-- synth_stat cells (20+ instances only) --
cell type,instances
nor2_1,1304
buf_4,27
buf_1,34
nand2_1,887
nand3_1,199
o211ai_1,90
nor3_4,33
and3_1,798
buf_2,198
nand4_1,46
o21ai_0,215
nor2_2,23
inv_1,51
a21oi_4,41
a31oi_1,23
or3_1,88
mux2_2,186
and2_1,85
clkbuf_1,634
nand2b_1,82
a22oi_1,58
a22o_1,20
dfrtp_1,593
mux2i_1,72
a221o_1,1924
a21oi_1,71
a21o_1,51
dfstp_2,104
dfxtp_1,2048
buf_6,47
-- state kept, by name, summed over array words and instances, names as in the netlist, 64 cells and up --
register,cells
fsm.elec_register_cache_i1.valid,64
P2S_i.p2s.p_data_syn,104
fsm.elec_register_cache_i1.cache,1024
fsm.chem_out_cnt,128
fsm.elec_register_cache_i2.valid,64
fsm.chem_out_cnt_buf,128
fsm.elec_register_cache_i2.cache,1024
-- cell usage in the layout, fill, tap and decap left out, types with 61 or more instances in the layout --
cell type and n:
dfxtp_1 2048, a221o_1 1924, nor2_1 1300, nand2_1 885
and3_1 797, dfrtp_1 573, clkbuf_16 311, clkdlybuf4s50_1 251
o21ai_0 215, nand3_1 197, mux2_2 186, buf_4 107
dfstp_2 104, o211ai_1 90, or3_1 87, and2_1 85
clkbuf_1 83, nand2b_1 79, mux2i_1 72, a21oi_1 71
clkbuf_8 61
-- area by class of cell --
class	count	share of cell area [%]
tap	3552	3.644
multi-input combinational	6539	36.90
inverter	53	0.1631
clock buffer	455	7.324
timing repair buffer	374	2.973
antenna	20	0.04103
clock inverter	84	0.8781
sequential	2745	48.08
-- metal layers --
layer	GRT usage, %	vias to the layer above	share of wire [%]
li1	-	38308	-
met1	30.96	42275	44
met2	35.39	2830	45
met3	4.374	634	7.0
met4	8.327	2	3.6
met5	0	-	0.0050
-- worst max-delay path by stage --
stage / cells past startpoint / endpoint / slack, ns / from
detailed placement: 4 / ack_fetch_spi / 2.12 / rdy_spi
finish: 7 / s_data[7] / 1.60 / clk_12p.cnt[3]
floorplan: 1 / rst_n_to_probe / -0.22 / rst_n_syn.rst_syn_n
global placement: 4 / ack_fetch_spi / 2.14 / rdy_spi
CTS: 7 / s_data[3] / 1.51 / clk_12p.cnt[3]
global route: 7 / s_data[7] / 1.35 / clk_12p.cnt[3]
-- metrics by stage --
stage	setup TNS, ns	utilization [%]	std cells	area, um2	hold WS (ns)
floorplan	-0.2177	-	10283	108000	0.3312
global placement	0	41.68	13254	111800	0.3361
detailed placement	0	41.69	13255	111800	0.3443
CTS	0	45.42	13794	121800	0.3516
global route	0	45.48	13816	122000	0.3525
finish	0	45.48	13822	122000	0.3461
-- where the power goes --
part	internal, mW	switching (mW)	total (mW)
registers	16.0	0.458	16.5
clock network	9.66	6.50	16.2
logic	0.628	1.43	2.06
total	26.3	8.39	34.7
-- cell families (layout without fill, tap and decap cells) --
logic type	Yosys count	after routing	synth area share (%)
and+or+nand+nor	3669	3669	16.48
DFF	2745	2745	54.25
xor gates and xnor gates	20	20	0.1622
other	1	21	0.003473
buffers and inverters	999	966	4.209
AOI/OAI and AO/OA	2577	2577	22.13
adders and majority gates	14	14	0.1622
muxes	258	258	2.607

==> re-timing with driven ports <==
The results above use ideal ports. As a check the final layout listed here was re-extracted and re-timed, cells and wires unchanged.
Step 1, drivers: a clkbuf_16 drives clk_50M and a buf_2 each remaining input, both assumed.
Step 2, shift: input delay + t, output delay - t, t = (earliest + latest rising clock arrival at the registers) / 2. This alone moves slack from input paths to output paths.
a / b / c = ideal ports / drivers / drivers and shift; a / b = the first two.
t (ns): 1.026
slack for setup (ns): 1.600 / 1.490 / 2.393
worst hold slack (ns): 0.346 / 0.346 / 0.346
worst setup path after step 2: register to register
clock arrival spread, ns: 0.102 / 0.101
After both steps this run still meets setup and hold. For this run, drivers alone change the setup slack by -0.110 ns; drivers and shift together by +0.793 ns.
What follows belongs to an exercise in optimizing a design on an open flow for small area; a production flow would make more cautious choices. Only simulation tests tie the RTL to the original design; equivalence was not proved. No activity file was given, so power comes from the tool's default toggle rates.

## yduck_soc
module yduck_soc (
	input wire clk,
	input wire rst,                  
	output wire [15:0] rom_addr,
	input wire [15:0] rom_data,
	input wire [15:0] gpio_in,
	output wire [15:0] gpio_out,
	output wire T0_PWM_P,
	output wire T0_PWM_N,
	output wire T1_PWM_P,
	output wire T1_PWM_N,
	input wire [3:0] intp_ext,
	input wire intp_s
);
export LEC_CHECK = 0
export ABC_AREA = 1
export CAP_MARGIN = 20
export CORE_MARGIN = 2
export CORE_UTILIZATION = 50
export CTS_BUF_LIST = sky130_fd_sc_hd__clkbuf_8 sky130_fd_sc_hd__clkbuf_16
export CTS_CLUSTER_DIAMETER = 60
export CTS_CLUSTER_SIZE = 16
export SLEW_MARGIN = 20
create_clock -name core_clock -period 12.0 [get_ports {clk}]
run.sh (not shown) runs the stock make flow with config.mk's settings and CLKGATE_MAP_FILE= SYNTH_SCRIPT=/design/flow/synth_recipe.tcl, a recipe that flattens the netlist after the stock synthesis.
The first run produced a clean layout.
This design comes from an exercise in tuning for small area on the open sky130 flow, not from production work.
Only simulation tests tie the RTL to the original design; equivalence was not proved.
The clock port is modelled as an ideal driver; clocking choices that lean on that would not hold on a real chip.
Power is estimated from default activity; no workload was simulated.

JK:
## color_find
module color_find #(
    parameter DISPLAY_W = 640,
    parameter DISPLAY_H = 480
) (
    input clk,
    input reset,
    input [9:0] x_pixel,
    input [9:0] y_pixel,
    input [3:0] R,
    input [3:0] G,
    input [3:0] B,
    output logic [1:0] USER
);
==> flow/config.mk <==
export PLATFORM = sky130hd
export DESIGN_NAME = color_find
export DESIGN_NICKNAME = color_find
export VERILOG_FILES = /design/flow/design.v
export SDC_FILE = /design/flow/constraint.sdc
export NUM_CORES = 4
export LEC_CHECK = 0
export ABC_AREA = 1
export CAP_MARGIN = 20
export CORE_MARGIN = 2
export CORE_UTILIZATION = 40
export SLEW_MARGIN = 20
export SYNTH_HIERARCHICAL = 1
export SYNTH_MINIMUM_KEEP_SIZE = 0
# no full-adder extraction: ABC maps all logic
export ADDER_MAP_FILE =
# small buffers on the ports (the standard flow picks clkdlybuf4s50_1)
export BUFFER_PORTS_ARGS = -buffer_cell sky130_fd_sc_hd__buf_1
# smaller clock tree, no dummy loads
export CTS_ARGS = -sink_clustering_enable -repair_clock_nets -dont_use_dummy_load -buf_list sky130_fd_sc_hd__clkbuf_16 -root_buf sky130_fd_sc_hd__clkbuf_16 -sink_clustering_size 50 -sink_clustering_max_diameter 500
==> flow/constraint.sdc <==
create_clock -name core_clock -period 160.0 [get_ports {clk}]
set_input_delay 32.0000 -clock core_clock [delete_from_list [all_inputs] [get_ports {clk}]]
set_output_delay 32.0000 -clock core_clock [all_outputs]
set_load 0.01 [all_outputs]
standard.sh (not shown) runs the stock make flow with config.mk's settings and CLKGATE_MAP_FILE= SYNTH_SCRIPT=/design/flow/synth_recipe.tcl, a recipe that flattens the netlist after the stock synthesis.
==> flow/flow/run.sh <==
#!/bin/bash
# Standard ORFS layout with two changes:
#  - synthesis maps with flow/abc_area.script (area-oriented ABC mapping, no
#    ABC buffering/upsizing); everything else in synthesis is the standard flow's own
#    standard synthesis (synth_recipe.tcl), so registers are unchanged;
#  - no full-adder extraction, buf_1 port buffers and a smaller clock
#    tree (flow/extra.mk).
set -euo pipefail
rm -rf scripts_mod
cp -r "$FLOW_HOME/scripts" scripts_mod
cp flow/abc_area.script scripts_mod/abc_area.script
cat flow/extra.mk >> config.mk
export SCRIPTS_DIR="$PWD/scripts_mod"
bash standard.sh > standard.log 2>&1
==> flow/flow/abc_area.script <==
strash
dch
amap
topo
==> flow/flow/extra.mk <==
# no full-adder extraction: ABC maps all logic
export ADDER_MAP_FILE =
# small buffers on the ports (the standard flow picks clkdlybuf4s50_1)
export BUFFER_PORTS_ARGS = -buffer_cell sky130_fd_sc_hd__buf_1
# smaller clock tree, no dummy loads
export CTS_ARGS = -sink_clustering_enable -repair_clock_nets -dont_use_dummy_load -buf_list sky130_fd_sc_hd__clkbuf_16 -root_buf sky130_fd_sc_hd__clkbuf_16 -sink_clustering_size 50 -sink_clustering_max_diameter 500
Every stage of the flow completed for JK, and the final layout passed the timing, design-rule and antenna checks.
diff inputs: JK => MS
- CTS_ARGS: -sink_clustering_enable -repair_clock_nets -dont_use_dummy_load -buf_list sky130_fd_sc_hd__clkbuf_16 -root_buf sky130_fd_sc_hd__clkbuf_16 -sink_clustering_size 50 -sink_clustering_max_diameter 500 -> -sink_clustering_enable -repair_clock_nets -dont_use_dummy_load -buf_list sky130_fd_sc_hd__clkbuf_8 -root_buf sky130_fd_sc_hd__clkbuf_8
==> flow/flow/extra.mk <==
# no full-adder extraction: ABC maps all logic
export ADDER_MAP_FILE =
# small buffers on the ports (the standard flow picks clkdlybuf4s50_1)
export BUFFER_PORTS_ARGS = -buffer_cell sky130_fd_sc_hd__buf_1
# smaller clock tree, no dummy loads
export CTS_ARGS = -sink_clustering_enable -repair_clock_nets -dont_use_dummy_load -buf_list sky130_fd_sc_hd__clkbuf_8 -root_buf sky130_fd_sc_hd__clkbuf_8
Notes after the runs:
MS went all the way through synthesis, placement and routing and the layout is clean on timing, DRC and antenna. From JK to MS, critical path depth did not move at all. Number of antenna violations at the first check in global routing: JK vs MS identical. Diff JK -> MS: met2 capacity usage during global routing picked up an extra 0.33 points; worst path setup slack after routing picked up an extra 0.047 ns. Going from JK to MS, worst-margin pin slew shrinks by 0.020 ns. The post-route clock period utilization of MS and that of JK are within noise of each other.
For AL, these inputs were changed with respect to MS:
- CAP_MARGIN: 20 -> 0
- SLEW_MARGIN: 20 -> 0
Results
AL finished all stages; the layout is clean. AL -> MS: final layout net count delta 0, exact match. From AL to MS, mean area per synthesized cell did not move at all. Relative area change from synthesis to final layout essentially unchanged between MS and AL. Global-route usage: MS vs AL identical. The number of sequential cells in the layout on AL is in line with that on MS. For portion of total power attributed to the clock network, MS and AL come out practically identical. AL -> MS: routed wire length flat. Comparing AL against MS, there is no change at all in post-CTS setup-driven buffer insertion count.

++++

Task to carry out:
Using the records above, pull out each line where the word "fill" occurs.

Task answer:
-- cell usage in the layout, fill, tap and decap left out, types with 61 or more instances in the layout --
-- cell families (layout without fill, tap and decap cells) --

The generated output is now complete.